29.03.1947

Wie man hineinruft ...

Hamburg möchte so gern Filmstadt werden, aber es hat sich bisher die goldenen Felle des Geschäfts fortschwimmen lassen. Nun nehmen die Verhandlungen greifbarere Formen an: In einem früheren Fabrikgelände in Bergedorf sollen Filmhallen errichtet werden.
Ueberhaupt: in die Filmindustrie, die nach der Kapitulation in alle Winde verstreut worden ist, kommt wieder Ordnung. In Hamburg ist jetzt die erste Nummer des "Film-Echo" herausgekommen, einer Halbmonatsschrift, die als offizielles Organ des Wirtschaftsverbandes der Filmtheater in der britischen Zone gilt. Alfred Merwick, alter Hamburger Journalist und bis zur Kapitulation Leiter der Kulturfilmabteilung der Ufa, ist der Hauptschriftleiter.
"Wie man in den Wald hineinruft, so schallt es heraus, vorausgesetzt, daß das Echo des Waldes vorzüglich ist. Verlaß dich darauf, daß wir trotz Hunger, Not und Kälte kräftig in den Wald hineinrufen werden." Diesen Gruß gibt Helmut Käutner der Zeitschrift mit auf den Weg.

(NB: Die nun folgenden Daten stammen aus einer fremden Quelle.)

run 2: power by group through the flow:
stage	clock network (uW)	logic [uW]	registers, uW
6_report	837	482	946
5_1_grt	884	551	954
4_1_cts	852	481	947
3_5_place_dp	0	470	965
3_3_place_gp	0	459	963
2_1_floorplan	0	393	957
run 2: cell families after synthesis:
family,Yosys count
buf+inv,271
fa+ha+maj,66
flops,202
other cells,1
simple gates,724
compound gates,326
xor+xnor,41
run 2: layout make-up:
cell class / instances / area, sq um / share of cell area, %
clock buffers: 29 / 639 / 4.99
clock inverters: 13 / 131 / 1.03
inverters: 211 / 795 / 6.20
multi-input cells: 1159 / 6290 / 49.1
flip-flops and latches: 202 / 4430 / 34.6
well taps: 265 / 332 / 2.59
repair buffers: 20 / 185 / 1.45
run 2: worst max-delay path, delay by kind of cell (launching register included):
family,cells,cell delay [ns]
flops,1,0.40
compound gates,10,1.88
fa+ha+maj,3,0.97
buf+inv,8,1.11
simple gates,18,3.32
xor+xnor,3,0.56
--- config.mk ---
export PLATFORM = sky130hd
export DESIGN_NAME = stepper_exponential_ramp_move_top
export DESIGN_NICKNAME = d
export VERILOG_FILES = /design/src/serm_pkg.sv /design/src/serm_csr.sv /design/src/serm_scale.sv /design/src/serm_core.sv /design/src/stepper_exponential_ramp_move_top.sv
export SDC_FILE = /design/constraint.sdc
export NUM_CORES = 2
export LEC_CHECK = 0
export BUFFER_PORTS_ARGS = -buffer_cell sky130_fd_sc_hd__buf_2
export CELL_PAD_IN_SITES_DETAIL_PLACEMENT = 0
export CELL_PAD_IN_SITES_GLOBAL_PLACEMENT = 2
export CORE_MARGIN = 1.5
export CORE_UTILIZATION = 42
export CTS_CLUSTER_DIAMETER = 200
export DETAILED_ROUTE_END_ITERATION = 8
export HOLD_SLACK_MARGIN = 0.06
export PLACE_DENSITY_LB_ADDON = 0.3
export SYNTH_ARGS = -nofsm -noshare
export SYNTH_HDL_FRONTEND = slang
export SYNTH_SLANG_ARGS = --single-unit
--- constraint.sdc ---
create_clock -name clock -period 9.59 [get_ports clock]
set_input_delay 1.918 -clock clock [delete_from_list [all_inputs] [get_ports clock]]
set_output_delay 1.918 -clock clock [all_outputs]
set_load 0.03 [all_outputs]
--- src/serm_pkg.sv ---
// shared types, constants and helpers for the exponential-ramp stepper move block
package serm_pkg;

   localparam int FRAC_BITS  = 16;
   localparam int RATIO_FRAC = 16;
   localparam int ACC_W      = 16 + FRAC_BITS;
   localparam int RATIO_W    = 17;
   localparam int PROD_W     = ACC_W + RATIO_W;
   localparam int CSR_IDX_W  = 3;
   localparam int CSR_DATA_W = 24;

   localparam logic [ACC_W-1:0] ACC_MAX = {ACC_W{1'b1}};

   // register indexes
   localparam logic [CSR_IDX_W-1:0] CSR_STEPS_PER_MOVE  = 3'd0;
   localparam logic [CSR_IDX_W-1:0] CSR_RAMP_UP_STEPS   = 3'd1;
   localparam logic [CSR_IDX_W-1:0] CSR_RAMP_DOWN_STEPS = 3'd2;
   localparam logic [CSR_IDX_W-1:0] CSR_MIN_HALF_PERIOD = 3'd3;
   localparam logic [CSR_IDX_W-1:0] CSR_MAX_HALF_PERIOD = 3'd4;
   localparam logic [CSR_IDX_W-1:0] CSR_ACCEL_RATIO     = 3'd5;
   localparam logic [CSR_IDX_W-1:0] CSR_DECEL_RATIO     = 3'd6;
   localparam logic [CSR_IDX_W-1:0] CSR_SETTLE_TICKS    = 3'd7;

   // register reset values
   localparam logic [15:0] RST_STEPS_PER_MOVE  = 16'd400;
   localparam logic [15:0] RST_RAMP_UP_STEPS   = 16'd92;
   localparam logic [15:0] RST_RAMP_DOWN_STEPS = 16'd92;
   localparam logic [15:0] RST_MIN_HALF_PERIOD = 16'd119;
   localparam logic [15:0] RST_MAX_HALF_PERIOD = 16'd957;
   localparam logic [15:0] RST_ACCEL_RATIO     = 16'd64068;
   localparam logic [16:0] RST_DECEL_RATIO     = 17'd67038;
   localparam logic [23:0] RST_SETTLE_TICKS    = 24'd20000;

   localparam logic KIND_TICK  = 1'b0;
   localparam logic KIND_START = 1'b1;

   typedef enum logic [3:0] {
      PH_IDLE   = 4'b0001,
      PH_MOVE   = 4'b0010,
      PH_SETTLE = 4'b0100,
      PH_HALT   = 4'b1000
   } phase_type;

   typedef struct packed {
      logic kind;
      logic position_ok;
   } req_type;

   typedef struct packed {
      logic step_level;
      logic busy_res;
      logic ready_res;
      logic alarm;
   } rsp_type;

   typedef struct packed {
      logic [15:0] steps_per_move;
      logic [15:0] ramp_up_steps;
      logic [15:0] ramp_down_steps;
      logic [15:0] min_half_period;
      logic [15:0] max_half_period;
      logic [15:0] accel_ratio;
      logic [16:0] decel_ratio;
      logic [23:0] settle_ticks;
   } cfg_type;

   // accumulators as seen by the product stage
   typedef struct packed {
      logic [ACC_W-1:0] accel_period;
      logic [ACC_W-1:0] decel_period;
   } acc_type;

   // precomputed next values of the accumulators
   typedef struct packed {
      logic [ACC_W-1:0] accel_scaled;
      logic [ACC_W-1:0] decel_scaled;
      logic [ACC_W-1:0] accel_start;
      logic [ACC_W-1:0] decel_start;
   } prod_type;

   // acc * ratio >> 16, saturated to the accumulator width
   function automatic logic [ACC_W-1:0] scale(input logic [ACC_W-1:0] acc,
                                              input logic [RATIO_W-1:0] ratio);
      logic [PROD_W-1:0] prod;
      logic [PROD_W-1:0] shifted;
      prod    = PROD_W'(acc) * PROD_W'(ratio);
      shifted = prod >> RATIO_FRAC;
      if (shifted > PROD_W'(ACC_MAX))
         scale = ACC_MAX;
      else
         scale = shifted[ACC_W-1:0];
   endfunction

endpackage

--- src/serm_csr.sv ---
// configuration register file
module serm_csr
   import serm_pkg::*;
(
   input  logic                  clock,
   input  logic                  reset,
   input  logic                  csr_valid,
   output logic                  csr_ready,
   input  logic [CSR_IDX_W-1:0]  csr_index,
   input  logic [CSR_DATA_W-1:0] csr_wdata,
   output cfg_type               cfg
);

   cfg_type cfg_ff;
   cfg_type cfg_in;

   assign csr_ready = 1'b1;
   assign cfg       = cfg_ff;

   always_comb begin
      cfg_in = cfg_ff;
      if (csr_valid) begin
         case (csr_index)
            CSR_STEPS_PER_MOVE:  cfg_in.steps_per_move  = csr_wdata[15:0];
            CSR_RAMP_UP_STEPS:   cfg_in.ramp_up_steps   = csr_wdata[15:0];
            CSR_RAMP_DOWN_STEPS: cfg_in.ramp_down_steps = csr_wdata[15:0];
            CSR_MIN_HALF_PERIOD: cfg_in.min_half_period = csr_wdata[15:0];
            CSR_MAX_HALF_PERIOD: cfg_in.max_half_period = csr_wdata[15:0];
            CSR_ACCEL_RATIO:     cfg_in.accel_ratio     = csr_wdata[15:0];
            CSR_DECEL_RATIO:     cfg_in.decel_ratio     = csr_wdata[16:0];
            CSR_SETTLE_TICKS:    cfg_in.settle_ticks    = csr_wdata[23:0];
            default: ;
         endcase
      end
   end

   always_ff @(posedge clock) begin
      if (reset) begin
         cfg_ff.steps_per_move  <= RST_STEPS_PER_MOVE;
         cfg_ff.ramp_up_steps   <= RST_RAMP_UP_STEPS;
         cfg_ff.ramp_down_steps <= RST_RAMP_DOWN_STEPS;
         cfg_ff.min_half_period <= RST_MIN_HALF_PERIOD;
         cfg_ff.max_half_period <= RST_MAX_HALF_PERIOD;
         cfg_ff.accel_ratio     <= RST_ACCEL_RATIO;
         cfg_ff.decel_ratio     <= RST_DECEL_RATIO;
         cfg_ff.settle_ticks    <= RST_SETTLE_TICKS;
      end else begin
         cfg_ff <= cfg_in;
      end
   end

endmodule

--- src/serm_scale.sv ---
// registered ratio multipliers that precompute the next accumulator values
module serm_scale
   import serm_pkg::*;
(
   input  logic     clock,
   input  cfg_type  cfg,
   input  acc_type  acc,
   output prod_type prod
);

   prod_type prod_ff;
   prod_type prod_in;

   assign prod = prod_ff;

   always_comb begin
      prod_in.accel_scaled = scale(acc.accel_period, RATIO_W'(cfg.accel_ratio));
      prod_in.decel_scaled = scale(acc.decel_period, cfg.decel_ratio);
      // first scaling after a start, from the start values
      prod_in.accel_start  = scale({cfg.max_half_period, {FRAC_BITS{1'b0}}},
                                   RATIO_W'(cfg.accel_ratio));
      prod_in.decel_start  = scale({cfg.min_half_period, {FRAC_BITS{1'b0}}},
                                   cfg.decel_ratio);
   end

   always_ff @(posedge clock) begin
      prod_ff <= prod_in;
   end

endmodule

Der erste im Hamburger Rhythmoton-Atelier in die deutsche Sprache übertragene Film wurde jetzt aufgeführt. Es ist "The Halfway-House" ("Am halben Wege"), ein Film, der bislang mit einkopierten deutschen Texten lief. Horst Wigankow hat die deutsche Fassung mit Hamburger Schauspielern hergestellt.